United States District Court, E.D. Wisconsin

July 9, 2018

DR. KALLAS, Defendant.



         The plaintiff, who is currently serving a state prison sentence at Milwaukee Secure Detention Facility (MSDF), filed a pro se civil rights complaint under 42 U.S.C. § 1983. This matter comes before the court on the plaintiff's motion for leave to proceed without prepaying the full filing fee, motions to proceed, to compel, and to amend the caption, and to screen the complaint.

         Motion to Proceed without Prepayment of the Filing Fee

         The plaintiff is required to pay the $400.00 filing fee for this action, which includes the $350.00 statutory filing fee and a $50.00 administrative fee. See 28 U.S.C. § 1915(b)(1). If a prisoner does not have the money to pay the filing fee, he can request leave to proceed without prepayment of the full filing fee. In that case, the prisoner plaintiff proceeding in forma pauperis is required to pay the full amount of the $350.00 statutory filing fee but not the $50.00 administrative fee. See 28 U.S.C. § 1915(b)(1). The plaintiff has filed a certified copy of the plaintiff's prison trust account statement for the six-month period immediately preceding the filing of the complaint, as required under 28 U.S.C. § 1915(a)(2). On June 21, 2018, the court waived the initial partial filing fee and directed the plaintiff to advise the court whether the plaintiff wished to proceed with the case. On July 5, 2015, the plaintiff filed a motion to proceed with the case. The plaintiff's motions to proceed and for leave to proceed without prepaying the filing fee will be granted, and the court will screen the complaint.

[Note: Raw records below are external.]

**src/hdl/tdpt_pkg.sv**
```systemverilog
// Package for the trial division prime test.
// Holds the default number width, the trial sequence constants and the divider status type.
// No dependencies.
package tdpt_pkg;

	localparam int NUMBER_WIDTH_DEF = 32;

	localparam int FIRST_DIVISOR    = 5;
	localparam int DIVISOR_STRIDE   = 6;
	localparam int SUITABLE_MODULUS = 4;
	localparam int STEP_DIVISOR     = 2;
	localparam int FACTOR_THREE     = 3;

	typedef struct packed {
		logic busy;
		logic done;
	} div_stat_t;

endpackage

```
**src/hdl/tdpt_serial_div.sv**
```systemverilog
// Bit-serial restoring divider: one quotient bit per cycle, WIDTH quotient bits per division.
// Depends on tdpt_pkg (status type and default width).
module tdpt_serial_div #(
	parameter int WIDTH = tdpt_pkg::NUMBER_WIDTH_DEF
) (
	input  logic                  clk,
	input  logic                  arst_n,
	input  logic                  start,
	input  logic [WIDTH-1:0]      dividend,
	input  logic [WIDTH-1:0]      divisor,
	output logic [WIDTH-1:0]      quotient,
	output logic [WIDTH-1:0]      remainder,
	output tdpt_pkg::div_stat_t   stat
);

	localparam int CW = $clog2(WIDTH);

	logic [WIDTH-1:0] a_q;
	logic [WIDTH-1:0] d_q;
	logic [WIDTH-1:0] r_q;
	logic [CW-1:0]    cnt_q;
	logic             busy_q;
	logic             done_q;
	logic [WIDTH:0]   trial;
	logic [WIDTH:0]   diff;

	// Shift the next dividend bit into the partial remainder, try the subtract.
	assign trial = {r_q, a_q[WIDTH-1]};
	assign diff  = trial - {1'b0, d_q};

	always_ff @(posedge clk or negedge arst_n) begin
		if (!arst_n) begin
			busy_q <= 1'b0;
			done_q <= 1'b0;
			cnt_q  <= '0;
		end else begin
			done_q <= 1'b0;
			if (start) begin
				busy_q <= 1'b1;
				cnt_q  <= '0;
			end else if (busy_q) begin
				cnt_q <= cnt_q + CW'(1);
				if (cnt_q == CW'(WIDTH - 1)) begin
					busy_q <= 1'b0;
					done_q <= 1'b1;
				end
			end
		end
	end

	always_ff @(posedge clk) begin
		if (start) begin
			a_q <= dividend;
			d_q <= divisor;
			r_q <= '0;
		end else if (busy_q) begin
			a_q <= {a_q[WIDTH-2:0], ~diff[WIDTH]};
			// Restore on a negative difference.
			r_q <= diff[WIDTH] ? trial[WIDTH-1:0] : diff[WIDTH-1:0];
		end
	end

	assign quotient  = a_q;
	assign remainder = r_q;
	assign stat.busy = busy_q;
	assign stat.done = done_q;

endmodule

```
**config.mk**
```make
export PLATFORM = sky130hd
export DESIGN_NAME = tdpt_serial_div
export DESIGN_NICKNAME = d
export VERILOG_FILES = /design/src/hdl/tdpt_pkg.sv /design/src/hdl/tdpt_serial_div.sv
export SDC_FILE = /design/constraint.sdc
export NUM_CORES = 1
export LEC_CHECK = 0
export BUFFER_PORTS_ARGS = -buffer_cell sky130_fd_sc_hd__buf_2
export CORE_UTILIZATION = 55
export CTS_CLUSTER_DIAMETER = 120
export DETAILED_ROUTE_END_ITERATION = 10
export GPL_TIMING_DRIVEN = 0
export PLACE_DENSITY = 0.92
export SYNTH_ARGS = -nofsm -noshare
export SYNTH_HDL_FRONTEND = slang
export SYNTH_SLANG_ARGS = --single-unit
```
**constraint.sdc**
```tcl
create_clock -name clk -period 3.65 [get_ports clk]
set_clock_uncertainty 0.05 [all_clocks]
set_input_delay 0.73 -clock clk [delete_from_list [all_inputs] [get_ports clk]]
set_output_delay 0.73 -clock clk [all_outputs]
set_load 0.01 [all_outputs]
```
==> results.toml <==
[detailed_routing]
ant_nets = 0
drtPass1Iterations = 5
drtIter0Drc = 278
vias = 4987
avgRoutedWirePerCell_um = 17.8
wirelength_mm = 15.2
drc = 0
vias_per_cell = 5.85

[worst_setup_path]
startpoint_type = "flip-flop"
startpoint = "quotient[31]"
cp.arrival_ns = 3.53
path_max_fanout = 10
worstRegToRegCells = 12
timing.rr.end = "remainder[14]"
required_ns = 3.88
rrSetupSlack_ns = 0.35
regToRegStartpoint = "quotient[31]"
cp-end-kind = "flip-flop"
setup.worst_path.class = "flip-flop to flip-flop"

[die]
die_h_um = 107
start_util_pct = 57.4
io_pins = 133
coreArea_um2 = 10500
num_rows = 37
die-width_um = 107
dieArea_um2 = 11300

[synth]
ys.flop_type = "edfxtp_1"
syn_area_um2 = 6010
syn_avg_cell_area_um2 = 10.6
ys_seq_area_share_pct = 45.6
ys_types = 65
syn_nets = 670
syn_inst = 568
synth_edf_count = 64
postSynth.asyncResetShare_pct = 6.80
yosys_warnings = 0
ys_ff_latch = 103

[clock_tree]
numCtsBuffers = 9
cts_tree = "built"
clock_path_buffers = 2
htreeDepth = 3
clock_latency_ns = 0.39
cts_sinks = 103
postCtsSetupBuffers = 0
ctsResizeCount = 0
cts_hold_buf = 0
path_clk_slew_ns = 0.12
cts_root_buf = "clkbuf_8"

[power]
pwr-share-clk_pct = 29.3
switchingPower_uw = 656
internal-power_mw = 1.73
switching_share_pct = 27.5
finalPower_mw = 2.38
pwr-share-seq_pct = 56.6
p_leak_nw = 3.31
p_per_area_nw_per_um2 = 340
ir_drop_mv = 0.261
comb_power_share_pct = 14.1

[layout]
final_cell_mix = "132 x buf_2, 66 x nand2_1, 64 x edfxtp_1"
n_fill_cell = 789
syn_to_final_growth_pct = 16.8
drive_gt1_share_pct = 31.4
design_area_um2 = 7020
nets = 813
final_common_cell = "buf_2"
diodes = 0
final_cells = 852
fin_util_pct = 67.1

[sta]
fmaxAchievable_mhz = 303
finalHoldViolations = 0
final-setup-viol-count = 0
rsz0062_at_grt = "no"
slew_headroom_pct = 11.0
timing.final.crit_period_ns = 3.30
worstMarginPinSlew_ns = 1.33
slew_violations = 0
min_period_over_period_pct = 90.4
tns_ns = 0

[placed_design]
place_area_um2 = 6840
place.gp.congestion = 0.933
port_buffers = 132
dpl.hpwl_mm = 11.1
dp_cells = 836

[global_routing]
antenna_found_initial = 0
grt_pass1_wl_mm = 24.6
grt_usage_pct = 27.8
grt_max_degree = 34
grt-ovfl-total = 0
grt_pass1_vias = 5189

[min_path]
min_path_type = "input pin to async pin"

[job]
maxCapViolCount = 0

[run_status]
status = "completed"
==> worst max path at each step <==
stage / to / slack [ns] / cells past startpoint
after floorplan: remainder[5] / 0.87 / 11
after global placement: remainder[8] / 0.53 / 12
after detailed placement: remainder[14] / 0.40 / 12
after CTS: remainder[14] / 0.37 / 12
after global routing: remainder[14] / 0.24 / 12
final: remainder[14] / 0.35 / 12
==> synth_stat cells, types with 4 or more instances <==
master / n / area (µm²)
clkbuf_8: 4 / 55.1
a311oi_1: 9 / 78.8
a21oi_1: 37 / 185
o211a_1: 4 / 40.0
o21bai_1: 5 / 37.5
mux2_2: 31 / 349
a311oi_2: 11 / 165
xnor2_1: 16 / 140
nand4_1: 5 / 31.3
clkbuf_1: 12 / 45.0
mux2i_1: 5 / 50.1
dfxtp_1: 32 / 641
nand2_1: 66 / 248
nand3_1: 5 / 25.0
xor2_1: 11 / 96.3
inv_1: 44 / 165
o21a_1: 5 / 37.5
dfrtp_1: 7 / 175
and3_1: 10 / 62.6
buf_6: 6 / 67.6
o21ai_0: 13 / 65.1
a211oi_1: 9 / 67.6
edfxtp_1: 64 / 1920
a31oi_1: 8 / 50.1
a21o_1: 14 / 105
buf_4: 4 / 30.0
ha_1: 34 / 425
nor3_1: 4 / 20.0
nor2_1: 45 / 169
==> final cells by class <==
| cell class | instances | area, µm² | share of cell area [%] |
|---|---|---|---|
| clock inverter | 6 | 48.8 | 0.696 |
| sequential | 103 | 2740 | 39.0 |
| clock buffer | 10 | 128 | 1.82 |
| inverter | 44 | 165 | 2.35 |
| buffer | 26 | 198 | 2.82 |
| timing repair buffer | 132 | 661 | 9.42 |
| multi-input combinational | 395 | 2910 | 41.4 |
| tap | 136 | 170 | 2.43 |
==> metrics by stage <==
stage               hold slack [ns]  setup slack, ns
finish                       0.0956            0.350
floorplan                     0.384            0.865
CTS                          0.0926            0.371
detailed placement            0.458            0.403
global placement              0.459            0.532
global route                 0.0987            0.236
==> layer usage <==
metal  GRT usage (%)  share of wire [%]  wire length (µm)  vias to the layer above
li1                -                  -                 -                     2357
met1            33.9                 39              5990                     2364
met2            47.3                 49              7480                      220
met3            5.76                8.2              1240                       46
met4            12.5                3.1               470                        0
met5               0                  0                 0                        -
==> flip-flops by register name, indices dropped and copies added, names as in the netlist <==
register	cells
remainder	32
quotient	32
d_q	32
done_q	1
busy_q	1
cnt_q	5
==> worst max-delay path, cell delays in order, from the launching register on <==
cell and delay, ns:
edfxtp_1 0.46, inv_1 0.09, ha_1 0.19, fa_1 0.22
nor2b_1 0.07, o31a_1 0.27, o31ai_2 0.35, a22oi_4 0.18
o211a_4 0.31, o211ai_4 0.38, buf_6 0.23, nand2_1 0.08
a311oi_1 0.32
==> logic make-up after synthesis <==
logic type | count (synthesis) | share of synthesized area (%)
AND/OR/NAND/NOR | 156 | 11.8
AO/OA/AOI/OAI | 141 | 18.6
flip-flops | 103 | 45.6
buffers and inverters | 70 | 6.04
multiplexers | 36 | 6.64
adder cells (fa/ha/maj) | 35 | 7.41
XOR/XNOR | 27 | 3.94
==> power by group through the flow <==
stage	registers (mW)	logic [mW]	clock network (mW)
4_1_cts	1.35	0.334	0.698
5_1_grt	1.36	0.367	0.742
3_3_place_gp	1.37	0.313	0
3_5_place_dp	1.37	0.330	0
6_report	1.35	0.336	0.698
2_1_floorplan	1.39	0.184	0
Power figures use the tool's default switching activity.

         Screening of the Complaint

         The court is required to screen complaints brought by prisoners seeking relief against a governmental entity or officer or employee of a governmental entity. 28 U.S.C. § 1915A(a). The court must dismiss a complaint or portion thereof if the prisoner has raised claims that are legally “frivolous or malicious, ” that fail to state a claim upon which relief may be granted, or that seek monetary relief from a defendant who is immune from such relief. 28 U.S.C. § 1915A(b). A claim is legally frivolous when it lacks an arguable basis either in law or in fact. Denton v. Hernandez, 504 U.S. 25, 31 (1992); Neitzke v. Williams, 490 U.S. 319, 325 (1989); Hutchinson ex rel. Baker v. Spink, 126 F.3d 895, 900 (7th Cir. 1997).

         To state a cognizable claim under the federal notice pleading system, the plaintiff is required to provide a “short and plain statement of the claim showing that [he] is entitled to relief.” Fed.R.Civ.P. 8(a)(2). The complaint must contain sufficient factual matter “that is plausible on its face.” Ashcroft v. Iqbal, 556 U.S. 662, 678 (2009) (quoting Bell Atl. Corp. v. Twombly, 550 U.S. 544, 570 (2007)). The court accepts the factual allegations as true and liberally construes them in the plaintiff's favor. Turley v. Rednour, 729 F.3d 645, 651 (7th Cir. 2013). Nevertheless, the complaint allegations “must be enough to raise a right to relief above the speculative level.” Twombly, 550 U.S. at 555 (citation omitted).

         Based on the court's reading of the complaint, it appears the plaintiff's complaint violates Rule 8(a)(2) of the Federal Rules of Civil Procedure because it does not include “a short and plain statement of the claim showing that the pleader is entitled to relief.” Fed.R.Civ.P. 8(a)(2). Instead, the complaint lists the plaintiff's disputes with correctional and medical staff over a several-month period of time. The allegations are unclear as to who did what, when and what happened as a result. Where multiple claims are asserted, a complaint is required to list each claim separately and set forth thereunder, preferably in numbered paragraphs, the allegations of fact necessary to provide notice to each defendant of what he or she did to, or did not do for, the plaintiff, including any injuries that resulted, that potentially gives rise to personal liability on the part of a defendant and warrants requiring that he or she respond to a federal lawsuit. See George v. Smith, 507 F.3d 605, 608 (7th Cir. 2007) (noting that plaintiffs “must give enough detail to illuminate the nature of the claim and allow defendants to respond”).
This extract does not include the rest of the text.